In the laboratory, the scientists blew air through the voice boxes under controlled conditions to see what tissues might vibrate.
They also developed a three-dimensional computer model of the whale larynx to simulate the effect of muscle contractions on sound.
Professor Elemans said whales evolved from land mammals roughly 50 million years ago, with the larynx modification allowing them to vocalise underwater while protecting their airways from choking and drowning.
“They are highly intelligent, social animals … they have the rare ability to learn new songs and spread their vocal culture across the planet,” he said.
“To communicate and find each other in murky and dark oceans, baleen whales depend critically on the production of sound. For example, humpback females and their calves communicate with each other by voice, and humpback males sing to attract females.”
Unlike humans and other mammals, baleen whales do not have teeth or vocal chords.
Instead, they have a U-shaped tissue in their voice boxes that allows them to breathe in massive amounts of air and a large “cushion” of fat and muscle not seen in other animal species.
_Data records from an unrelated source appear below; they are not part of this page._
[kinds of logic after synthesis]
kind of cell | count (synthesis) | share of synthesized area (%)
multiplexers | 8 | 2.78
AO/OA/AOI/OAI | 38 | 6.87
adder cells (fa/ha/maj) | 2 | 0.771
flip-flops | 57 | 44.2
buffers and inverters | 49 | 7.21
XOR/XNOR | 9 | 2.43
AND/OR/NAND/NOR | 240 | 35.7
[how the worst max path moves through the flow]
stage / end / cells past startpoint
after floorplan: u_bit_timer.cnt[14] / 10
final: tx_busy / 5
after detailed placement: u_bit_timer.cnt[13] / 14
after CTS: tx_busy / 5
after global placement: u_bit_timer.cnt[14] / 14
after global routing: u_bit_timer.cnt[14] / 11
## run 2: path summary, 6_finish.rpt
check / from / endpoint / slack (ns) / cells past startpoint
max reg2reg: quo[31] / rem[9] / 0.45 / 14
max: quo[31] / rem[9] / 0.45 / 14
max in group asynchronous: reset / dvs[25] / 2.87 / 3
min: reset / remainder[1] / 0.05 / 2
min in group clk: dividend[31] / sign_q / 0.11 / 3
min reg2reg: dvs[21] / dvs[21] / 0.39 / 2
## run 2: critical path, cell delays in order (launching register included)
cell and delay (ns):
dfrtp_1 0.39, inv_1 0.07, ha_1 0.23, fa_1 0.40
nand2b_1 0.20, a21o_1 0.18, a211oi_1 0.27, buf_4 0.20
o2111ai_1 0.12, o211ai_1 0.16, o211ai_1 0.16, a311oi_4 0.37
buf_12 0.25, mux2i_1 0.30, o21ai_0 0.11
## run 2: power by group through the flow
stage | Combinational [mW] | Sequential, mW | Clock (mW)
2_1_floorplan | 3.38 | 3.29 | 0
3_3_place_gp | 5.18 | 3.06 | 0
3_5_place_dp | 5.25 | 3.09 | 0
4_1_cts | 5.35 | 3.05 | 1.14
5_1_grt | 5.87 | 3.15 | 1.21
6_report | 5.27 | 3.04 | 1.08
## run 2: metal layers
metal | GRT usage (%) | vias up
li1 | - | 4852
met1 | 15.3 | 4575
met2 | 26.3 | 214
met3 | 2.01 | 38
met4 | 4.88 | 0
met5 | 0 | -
**src/rtl/fan_result_collector_pkg.sv**
```systemverilog
// Shared SIGMA defaults and the frame record used by the FAN result collector.
package fan_result_collector_pkg;

    localparam int unsigned NUM_PES_DEF       = 16;
    localparam int unsigned LOG2_PES_DEF      = 4;
    localparam int unsigned OUT_DATA_TYPE_DEF = 32;
    localparam int unsigned FIFO_DEPTH_DEF    = 4;
    localparam int unsigned LOG2_DEPTH_DEF    = 2;

    typedef struct packed {
        logic [NUM_PES_DEF-1:0]                   mask;
        logic [NUM_PES_DEF*OUT_DATA_TYPE_DEF-1:0] data;
    } frame_t;

endpackage

```
**src/rtl/fan_result_collector_if.sv**
```systemverilog
// Frame input and serial result output of the FAN result collector.
interface fan_result_collector_if #(
    parameter int unsigned NUM_PES       = fan_result_collector_pkg::NUM_PES_DEF,
    parameter int unsigned LOG2_PES      = fan_result_collector_pkg::LOG2_PES_DEF,
    parameter int unsigned OUT_DATA_TYPE = fan_result_collector_pkg::OUT_DATA_TYPE_DEF,
    parameter int unsigned LOG2_DEPTH    = fan_result_collector_pkg::LOG2_DEPTH_DEF
) ();

    logic [NUM_PES-1:0]               i_data_valid;
    logic [NUM_PES*OUT_DATA_TYPE-1:0] i_data_bus;
    logic                             i_ready;
    logic                             o_valid;
    logic [OUT_DATA_TYPE-1:0]         o_data;
    logic [LOG2_PES-1:0]              o_lane;
    logic                             o_last;
    logic                             o_overflow;
    logic [LOG2_DEPTH:0]              o_count;

    modport master (
        output i_data_valid, i_data_bus, i_ready,
        input  o_valid, o_data, o_lane, o_last, o_overflow, o_count
    );

    modport slave (
        input  i_data_valid, i_data_bus, i_ready,
        output o_valid, o_data, o_lane, o_last, o_overflow, o_count
    );

endinterface

```
**src/rtl/sigma_lsb_encoder.sv**
```systemverilog
// Lowest-set-bit encoder: index, one-hot and any-set flag of a mask.
module sigma_lsb_encoder #(
    parameter int unsigned WIDTH = 16,
    parameter int unsigned IDX_W = 4
) (
    input  logic [WIDTH-1:0] mask_i,
    output logic [IDX_W-1:0] idx_o,
    output logic [WIDTH-1:0] onehot_o,
    output logic             any_o
);

    // Scan from the top so the lowest set bit wins.
    always_comb begin
        idx_o = '0;
        for (int i = WIDTH - 1; i >= 0; i--) begin
            if (mask_i[i]) idx_o = IDX_W'(i);
        end
    end

    assign onehot_o = mask_i & (~mask_i + WIDTH'(1));
    assign any_o    = |mask_i;

endmodule

```
**src/rtl/fan_result_collector.sv**
```systemverilog
// Serializes sparse per-lane FAN results into one result per cycle, buffering whole frames.
module fan_result_collector
    import fan_result_collector_pkg::*;
#(
    parameter int unsigned NUM_PES       = NUM_PES_DEF,
    parameter int unsigned LOG2_PES      = LOG2_PES_DEF,
    parameter int unsigned OUT_DATA_TYPE = OUT_DATA_TYPE_DEF,
    parameter int unsigned FIFO_DEPTH    = FIFO_DEPTH_DEF,
    parameter int unsigned LOG2_DEPTH    = LOG2_DEPTH_DEF
) (
    input logic                  clk,
    input logic                  rst,
    fan_result_collector_if.slave bus
);

    localparam int unsigned CNT_W = LOG2_DEPTH + 1;

    frame_t                           fifo_mem [FIFO_DEPTH];
    frame_t                           in_frame;
    frame_t                           head;
    logic [LOG2_DEPTH-1:0]            rd_ptr_q, wr_ptr_q;
    logic [CNT_W-1:0]                 count_q, count_d;
    logic [NUM_PES-1:0]               mask_q, mask_d;
    logic [NUM_PES*OUT_DATA_TYPE-1:0] data_q, data_d;
    logic                             overflow_q;

    logic [LOG2_PES-1:0] lsb_idx;
    logic [NUM_PES-1:0]  lsb_onehot;
    logic                lsb_any;
    logic accept, is_last, drain_free, in_valid, fifo_empty, fifo_full;
    logic pop, bypass, push_req, push, drop;

    function automatic logic [LOG2_DEPTH-1:0] ptr_inc(input logic [LOG2_DEPTH-1:0] p);
        return (p == LOG2_DEPTH'(FIFO_DEPTH - 1)) ? '0 : p + LOG2_DEPTH'(1);
    endfunction

    sigma_lsb_encoder #(
        .WIDTH (NUM_PES),
        .IDX_W (LOG2_PES)
    ) u_lsb (
        .mask_i   (mask_q),
        .idx_o    (lsb_idx),
        .onehot_o (lsb_onehot),
        .any_o    (lsb_any)
    );

    always_comb begin
        in_frame.mask = bus.i_data_valid;
        in_frame.data = bus.i_data_bus;
        head          = fifo_mem[rd_ptr_q];

        accept     = lsb_any & bus.i_ready;
        is_last    = lsb_any & (mask_q == lsb_onehot);
        drain_free = ~lsb_any | (accept & is_last);
        in_valid   = |bus.i_data_valid;
        fifo_empty = (count_q == '0);
        fifo_full  = (count_q == CNT_W'(FIFO_DEPTH));

        // FIFO head has priority over the incoming frame to keep strict ordering.
        pop      = drain_free & ~fifo_empty;
        bypass   = drain_free & fifo_empty & in_valid;
        push_req = in_valid & ~bypass;
        push     = push_req & (~fifo_full | pop);
        drop     = push_req & ~push;
    end

    always_comb begin
        mask_d = mask_q;
        data_d = data_q;
        if (accept) mask_d = mask_q & ~lsb_onehot;
        if (pop) begin
            mask_d = head.mask;
            data_d = head.data;
        end else if (bypass) begin
            mask_d = in_frame.mask;
            data_d = in_frame.data;
        end
    end

    always_comb begin
        count_d = count_q;
        case ({push, pop})
            2'b10:   count_d = count_q + CNT_W'(1);
            2'b01:   count_d = count_q - CNT_W'(1);
            default: count_d = count_q;
        endcase
    end

    always_ff @(posedge clk or negedge rst) begin
        if (!rst) begin
            mask_q     <= '0;
            data_q     <= '0;
            rd_ptr_q   <= '0;
            wr_ptr_q   <= '0;
            count_q    <= '0;
            overflow_q <= 1'b0;
        end else begin
            mask_q     <= mask_d;
            data_q     <= data_d;
            count_q    <= count_d;
            overflow_q <= overflow_q | drop;
            if (pop)  rd_ptr_q <= ptr_inc(rd_ptr_q);
            if (push) wr_ptr_q <= ptr_inc(wr_ptr_q);
        end
    end

    always_ff @(posedge clk) begin
        if (push) fifo_mem[wr_ptr_q] <= in_frame;
    end

    assign bus.o_valid    = lsb_any;
    assign bus.o_last     = is_last;
    assign bus.o_lane     = lsb_idx;
    assign bus.o_data     = lsb_any ? data_q[lsb_idx*OUT_DATA_TYPE +: OUT_DATA_TYPE] : '0;
    assign bus.o_overflow = overflow_q;
    assign bus.o_count    = count_q;

endmodule

```
**src/flat_wrapper.sv**
```systemverilog
// flat-port wrapper written by rule: the top's interface ports become plain ports
module fan_result_collector_flat import fan_result_collector_pkg::*;
#(
    parameter int unsigned NUM_PES       = NUM_PES_DEF,
    parameter int unsigned LOG2_PES      = LOG2_PES_DEF,
    parameter int unsigned OUT_DATA_TYPE = OUT_DATA_TYPE_DEF,
    parameter int unsigned FIFO_DEPTH    = FIFO_DEPTH_DEF,
    parameter int unsigned LOG2_DEPTH    = LOG2_DEPTH_DEF
)
  (clk, rst, bus_i_data_valid, bus_i_data_bus, bus_i_ready, bus_o_valid, bus_o_data, bus_o_lane, bus_o_last, bus_o_overflow, bus_o_count);
  fan_result_collector_if #(.NUM_PES(NUM_PES), .LOG2_PES(LOG2_PES), .OUT_DATA_TYPE(OUT_DATA_TYPE), .LOG2_DEPTH(LOG2_DEPTH)) bus_i ();
  input logic clk;
  input logic rst;
  input wire logic [$bits(bus_i.i_data_valid)-1:0] bus_i_data_valid;
  input wire logic [$bits(bus_i.i_data_bus)-1:0] bus_i_data_bus;
  input wire logic [$bits(bus_i.i_ready)-1:0] bus_i_ready;
  output wire logic [$bits(bus_i.o_valid)-1:0] bus_o_valid;
  output wire logic [$bits(bus_i.o_data)-1:0] bus_o_data;
  output wire logic [$bits(bus_i.o_lane)-1:0] bus_o_lane;
  output wire logic [$bits(bus_i.o_last)-1:0] bus_o_last;
  output wire logic [$bits(bus_i.o_overflow)-1:0] bus_o_overflow;
  output wire logic [$bits(bus_i.o_count)-1:0] bus_o_count;
  assign bus_i.i_data_valid = bus_i_data_valid;
  assign bus_i.i_data_bus = bus_i_data_bus;
  assign bus_i.i_ready = bus_i_ready;
  assign bus_o_valid = bus_i.o_valid;
  assign bus_o_data = bus_i.o_data;
  assign bus_o_lane = bus_i.o_lane;
  assign bus_o_last = bus_i.o_last;
  assign bus_o_overflow = bus_i.o_overflow;
  assign bus_o_count = bus_i.o_count;
  fan_result_collector #(.NUM_PES(NUM_PES), .LOG2_PES(LOG2_PES), .OUT_DATA_TYPE(OUT_DATA_TYPE), .FIFO_DEPTH(FIFO_DEPTH), .LOG2_DEPTH(LOG2_DEPTH)) u_core (.clk(clk), .rst(rst), .bus(bus_i));
endmodule
```
**config.mk**
```make
export PLATFORM = sky130hd
export DESIGN_NAME = fan_result_collector_flat
export DESIGN_NICKNAME = d
export VERILOG_FILES = /design/src/rtl/fan_result_collector_pkg.sv /design/src/rtl/fan_result_collector_if.sv /design/src/rtl/sigma_lsb_encoder.sv /design/src/rtl/fan_result_collector.sv /design/src/flat_wrapper.sv
export SDC_FILE = /design/constraint.sdc
export NUM_CORES = 2
export LEC_CHECK = 0
export CORE_MARGIN = 5
export CORE_UTILIZATION = 50
export CTS_CLUSTER_SIZE = 30
export DETAILED_ROUTE_END_ITERATION = 12
export PLACE_DENSITY = 0.68
export SLEW_MARGIN = 40
export SYNTH_ARGS = -nofsm -noshare
export SYNTH_HDL_FRONTEND = slang
export SYNTH_SLANG_ARGS = --single-unit
```
**constraint.sdc**
```tcl
create_clock -name clk -period 17.1 [get_ports clk]
set_clock_uncertainty 0.15 [all_clocks]
set_input_delay 3.42 -clock clk [delete_from_list [all_inputs] [get_ports clk]]
set_output_delay 3.42 -clock clk [all_outputs]
set_load 0.005 [all_outputs]
```
; Yosys cells after proc, flatten, opt, wreduce, memory -nomap -nowiden
; Memories as Yosys holds them, arrays and structs flattened.
; Cells that the tools add are included.
[op_classes]
n_mux = 27
eq_ne = 6
n_mul = 0
shifts = 1
div = 0
n_reduce_logical = 6
n_lt_le_gt_ge = 0
addsub = 5
bitwise_logic = 21
[ops]
columns = operator, count
row1 = $mux 512, 2
row2 = $shiftx 512x10->32, 1
row3 = $mux 4, 16
row4 = $mux 16, 3
row5 = $and 16x16->16, 2
row6 = $mux 32, 1
row7 = $not 16->16, 2
row8 = $reduce_or 16->1, 2
row9 = $add 16x1->16 const B, 1
row10 = $eq 16x16->1, 1
row11 = $and 1x1->1, 9
row12 = $eq 2x2->1 const B, 3
row13 = $pmux 3 s2, 1
row14 = $not 1->1, 5
row15 = $add 2x1->2 const B, 2
row16 = $mux 2, 2
row17 = $reduce_bool 2->1, 2
row18 = $add 3x1->3 const B, 1
row19 = $eq 3x3->1 const B, 1
row20 = $logic_not 3->1, 1
row21 = $or 1x1->1, 3
row22 = $reduce_bool 3->1, 1
row23 = $sub 3x1->3 const B, 1
row24 = $eq 2x1->1 const B, 1
row25 = $mux 1, 2
[word_totals]
mem_count = 1
mem_bits_rw = 2112
rom_bits = 0
ff_bits = 536
word_cells = 73
output_inout_bits = 42
input_bits = 531
latch_bits = 0
[mem_list]
columns = memory, depth, width, rd, rd_clocked_by_memory_dff, wr, line_no
row1 = u_core.fifo_mem, 4, 528, 1, 0, 1, fan_result_collector.sv:18  ; frame_t fifo_mem [FIFO_DEPTH];

; Logic depth before layout (Yosys ltp)
[depth]
depth_word = 18
mapped_depth = 14
mapped_depth_nobuf = 10

; Cells and area by module
; Synthesis repeated with hierarchy kept, for this count alone.
[hier_totals]
hier_cells = 5533
area_unflattened_um2 = 106251.9
[modules_own_cells]
columns = mod, seq_area_each_um2, cells_each, n_inst, area_each_um2
row1 = fan_result_collector, 76833.7, 5481, 1, 105907.8
row2 = sigma_lsb_encoder, 0.0, 52, 1, 344.1

; Worst setup path before layout
; Ideal clock, no wire load.
[synth_path]
kind = input-to-reg
from = in bus_i_ready
to = mem u_core.fifo_mem[1][0] in the netlist's numbering (enable)
t_required_ns = 15.988
arrival_ns = 16.142
stages = 5
setup_slack_ns = -0.154
setup_time_ns = 0.962
cell_sequence = o211a_1 -> nand4_1 -> nand2_1 -> a221oi_2 -> and2_1
[synth_via]
elab_chain_len = 10
elab_cells_between_ends = 12
cone_classes = 2 x mux / 10 x bitwise
[synth_lines]
columns = element, line_no
row1 = start: declaration, flat_wrapper.sv:16  ; input wire logic [$bits(bus_i.i_ready)-1:0] bus_i_ready;
row2 = $and 1x1->1 *, fan_result_collector.sv:52  ; accept = lsb_any & bus.i_ready;
row3 = $and 1x1->1 *, fan_result_collector.sv:54  ; drain_free = ~lsb_any | (accept & is_last);
row4 = $or 1x1->1 *, fan_result_collector.sv:54
row5 = $and 1x1->1 (2 in a row), fan_result_collector.sv:61  ; bypass = drain_free & fifo_empty & in_valid;
row6 = $not 1->1, fan_result_collector.sv:62  ; push_req = in_valid & ~bypass;
row7 = $and 1x1->1, fan_result_collector.sv:62
row8 = $and 1x1->1 *, fan_result_collector.sv:63  ; push = push_req & (~fifo_full | pop);
row9 = $mux 1 *, fan_result_collector.sv:108  ; if (push) fifo_mem[wr_ptr_q] <= in_frame;
row10 = $mux 1 (not written as such) *, fan_result_collector.sv:108
row11 = end: declaration, fan_result_collector.sv:18
; Every way passes the cells marked *; elsewhere a longest branch is shown, timed or not.

; Worst setup path in the final report
[layout_path]
from = reg u_core.mask_q[1]
to = out bus_o_data[29]
[layout_via]
elab_chain_len = 4
elab_cells_between_ends = 5
cone_classes = 1 x shift / 3 x mux / 1 x reduce/logical
[layout_lines]
columns = element, line_no
row1 = start: declaration, fan_result_collector.sv:23  ; logic [NUM_PES-1:0] mask_q, mask_d;
row2 = start signal: assignment, fan_result_collector.sv:98  ; mask_q <= mask_d;
row3 = $mux 4 (2 in a row), sigma_lsb_encoder.sv:16  ; if (mask_i[i]) idx_o = IDX_W'(i);
row4 = $shiftx 512x10->32, fan_result_collector.sv:114  ; assign bus.o_data = lsb_any ? data_q[lsb_idx*OUT_DATA_TYPE +: OUT_DATA_TYPE] : '0;
row5 = $mux 32 *, fan_result_collector.sv:114
row6 = end: declaration, flat_wrapper.sv:18  ; output wire logic [$bits(bus_i.o_data)-1:0] bus_o_data;
; Marks and branches as above.

==> results.py <==
metrics = {
    "status": {
        "outcome": "finished, final reports clean",
    },
    "die": {
        "initial_core_util": 0.501,
        "fp-row-count": 171,
        "die_area_um2": 227000,
        "core-area_um2": 217000,
        "die_width_um": 476,
        "die_h_um": 476,
        "io_pins": 573,
    },
    "routing": {
        "drt_wl_total_mm": 327,
        "ant_nets": 0,
        "num_vias": 62447,
        "drtIter0Drc": 7999,
        "drc_errors": 0,
        "avgRoutedWirePerCell_um": 35.2,
        "viasPerCell": 6.71,
        "first_pass_iters": 6,
    },
    "global_routing": {
        "grtUsageTotal": 0.285,
        "grt_pass1_vias": 60492,
        "grt.overflow.total": 0,
        "grt_antenna_before_repair": 158,
        "grt_max_degree": 126,
        "grt_pass1_wl_mm": 461,
    },
    "worst_setup_path": {
        "cp-end-kind": "primary output",
        "cp_common_cell": "buf_4",
        "slowest_delay_ps": 820,
        "crit_arrival_ps": 6420,
        "cp_max_fo": 83,
        "start_kind": "flip-flop",
        "cp_data_required_time_ps": 13530,
        "path_class": "flip-flop to primary output",
        "path_cells": "buf_4 > nor4_2 > buf_4 > nand2_8 > inv_2 > nand2b_2 > buf_4 > o221ai_1 > a211o_1 > o31ai_1 > clkdlybuf4s50_1",
        "slowest_stage": "o31ai_1",
        "r2r_slack_ps": 9580,
    },
    "yosys": {
        "synth_xor_xnor_area_share": 0.0000807,
        "muxShareOfSynthArea": 0.119,
        "ys_seq_area_frac": 0.708,
        "synth_top_family_by_area": "compound AO/OA/AOI/OAI gates",
        "synth_simple_gate_area_frac": 0.0235,
        "syn_nets": 6195,
        "syn_inst": 5658,
        "synth_compound_area_frac": 0.123,
        "synth_edf_count": 2112,
        "synth-async-reset-ratio": 0.202,
        "synth_ff_type": "edfxtp_1",
        "yosys_warnings": 0,
        "syn-cell-area_um2": 109000,
        "synth_adder_area_share": 0.000761,
        "syn_area_per_cell_um2": 19.2,
        "synth_seq_cells": 2648,
        "ys_types": 63,
    },
    "sta": {
        "period_needed_ps": 9990,
        "post-route-worst-setup-slack_ps": 7110,
        "fin_crit_sh": 0.584,
        "slew-limit-headroom": 0.314,
        "hold_viol_final": 0,
        "fmax_ghz": 0.100,
        "slew_viol_final": 0,
        "rsz0062_at_grt": "no",
        "tightest_slew_ps": 1020,
        "setup_viol_count_final": 0,
    },
    "power": {
        "total_power_mw": 26.8,
        "intPower_mw": 16.7,
        "switching_share": 0.376,
        "clock_power_share": 0.226,
        "powerDensity_nw_per_um2": 212,
        "seqPwrFrac": 0.371,
        "p_leak_nw": 41.0,
        "p_sw_mw": 10.1,
        "ir_drop_v": 0.000194,
        "p_comb_frac": 0.403,
    },
    "clock_network": {
        "cts_tree": "done",
        "cts_root_buf": "clkbuf_16",
        "holdBufCountCts": 0,
        "clock_path_buffers": 4,
        "cts_buffers": 293,
        "cts_setup_buffers": 0,
        "htreeDepth": 5,
        "cts.reportedPaths.clkPinSlew_ps": 60,
        "clk_latency_ps": 920,
        "clkSinkCount": 2648,
        "cts_resized": 0,
    },
    "finish": {
        "drive_gt1_frac": 0.253,
        "fin_cells": 9309,
        "layout_common_cells": "edfxtp_1 (2112), clkdlybuf4s50_1 (571), dfrtp_1 (533)",
        "multi_input_area_um2": 29100,
        "fin_util": 0.583,
        "area_growth_pct": 16.3,
        "layout_commonest_cell": "edfxtp_1",
        "nFillCells": 16047,
        "fin_nets": 6706,
        "seq_area_um2": 76800,
    },
    "min_path": {
        "hp-class": "flip-flop to flip-flop",
    },
    "job": {
        "drv_cap": 0,
    },
    "placement": {
        "place_ws_ps": 7900,
        "gp_congestion": 0.944,
        "port_buffers": 572,
        "dp.cells": 8720,
        "hpwl_mm": 213,
    },
}
==> power groups by stage <==
stage	Sequential, mW	Clock (mW)	Combinational (mW)
2_1_floorplan	9.59	0	7.15
3_3_place_gp	9.94	0	10.5
3_5_place_dp	9.96	0	10.6
4_1_cts	9.85	6.14	10.7
5_1_grt	9.98	6.42	11.2
6_report	9.93	6.05	10.8
==> worst paths after layout <==
check | start | to | cells past startpoint
setup reg to reg | u_core.mask_q[1]$_DFFE_PN0P_ | u_core.fifo_mem[0][489]$_DFFE_PP_ | 12
setup / recovery | u_core.mask_q[1]$_DFFE_PN0P_ | bus_o_data[29] | 11
hold / removal | u_core.data_q[129]$_DFFE_PN0P_ | u_core.data_q[129]$_DFFE_PN0P_ | 1
min in group asynchronous | rst | u_core.data_q[139]$_DFFE_PN0P_ | 1
max in group asynchronous | rst | u_core.data_q[496]$_DFFE_PN0P_ | 3
hold reg to reg | u_core.data_q[129]$_DFFE_PN0P_ | u_core.data_q[129]$_DFFE_PN0P_ | 1
==> routing by layer <==
metal / global-route usage / part of all wire
met1: 0.430 / 0.42
met2: 0.390 / 0.43
met3: 0.0770 / 0.11
met4: 0.124 / 0.043
met5: 0 / 0.0016
==> area by class of cell <==
cell class              count  share of cell area
well taps                2854              0.0283
diodes                     69             0.00137
multi-input cells        2512               0.231
clock inverters           101             0.00774
repair buffers            706              0.0580
inverters                   8            0.000337
clock buffers             411              0.0646
flip-flops and latches   2648               0.609
==> sequential cells by signal (all words and copies together) (netlist names) <==
name and cells:
u_core.fifo_mem 2112, u_core.data_q 512, u_core.mask_q 16, u_core.bus.o_count 3
u_core.rd_ptr_q 2, u_core.wr_ptr_q 2, u_core.bus.o_overflow 1
==> cell usage after synthesis, drive strengths merged, types with 5 or more instances <==
master	count	area, um2
and3	48	300
o21ai	36	180
a21oi	98	502
a211oi	55	413
clkbuf	330	1240
or4	5	41.3
o221ai	29	254
o31ai	31	233
or3	37	231
nor4	37	231
inv	8	30.0
edfxtp	2112	63400
or2	6	37.5
mux2i	77	771
nor3	93	465
nand2	73	274
nand2b	6	37.5
nor2	34	130
ha	5	62.6
mux2	26	293
mux4	528	11900
and2	38	238
nand4	42	263
o41ai	7	61.3
o22ai	520	3250
a211o	25	219
a2111oi	46	403
buf	160	1510
o21bai	7	52.6
o31a	11	96.3
nand3	50	250
a2bb2oi	512	7490
dfrtp	536	13400
==> logic make-up (layout without fill, tap and decap cells) <==
group | count (synthesis) | in the layout
AO/OA/AOI/OAI | 1399 | 1399
XOR/XNOR | 1 | 1
adder cells (fa/ha/maj) | 6 | 6
buffers and inverters | 498 | 1226
flip-flops | 2648 | 2648
multiplexers | 631 | 631
other | 0 | 69
AND/OR/NAND/NOR | 475 | 475
==> stage by stage <==
| step | TNS, ps | instance area, um2 | hold WS [ps] |
|---|---|---|---|
| detailed placement | 0 | 117000 | 358 |
| global route | 0 | 126000 | 392 |
| CTS | 0 | 126000 | 371 |
| floorplan | -80790 | 109000 | 316 |
| global placement | 0 | 116000 | 354 |
| finish | 0 | 126000 | 369 |
==> critical path, delay by kind of cell (launching register included) <==
family | cells | cell delay (ps)
buf+inv | 5 | 2410
simple gates | 3 | 950
compound gates | 3 | 1320
flops | 1 | 740
(Power assumes the default switching activity.)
Professor Elemans said the research team discovered when the whale exhales, this cushion vibrates from the airflow in an undulating motion, generating sound.
“This is the most comprehensive and significant study to date on how baleen whales vocalise, a long-standing mystery in the field,” said Jeremy Goldbogen, an associate professor of oceans at Stanford University, who was not involved in the new research.
He noted there was more to be studied “given the extraordinarily diverse acoustic repertoires” of whales. Humpbacks, for example, are known to compose elaborate songs that travel across oceans and whale pods.
But as loud as whale songs are, modelling suggests that humpbacks and related species cannot produce sounds louder than ships, Professor Elemans said.
“They’re really affected by [shipping noise] and it significantly reduces their ability to communicate,” he said. “There’s just no way for them to get louder.”
Because some whales sing as a mating call, the shipping industry’s interruption of those songs is potentially worrying, said Michael Noad, director of the Centre for Marine Science at the University of Queensland in Australia. He was not part of the Nature study.
“For whale populations that are really dispersed, like the Antarctic blue whales, they might not be able to find mates in a noisy ocean environment,” he said.
But he noted that whale species like humpbacks that gather in big numbers are more likely to shrug off such noise pollution.
Since the whale voice boxes tested in the recent study were from juveniles, whale expert Professor Joy Reidenberg said further experiments on adult males were needed to confirm the study’s findings.
But Professor Reidenberg, who works for the Centre for Anatomy and Functional Morphology at the Icahn School of Medicine in New York, noted that lab research is probably as close as we can get to replicating how whales sing.
“Right now, our technology involves sticking a scope into a whale to see what exactly is vibrating,” she said. “Since you’re never going to be able to do that in a wild animal, these experiments are the next best thing.”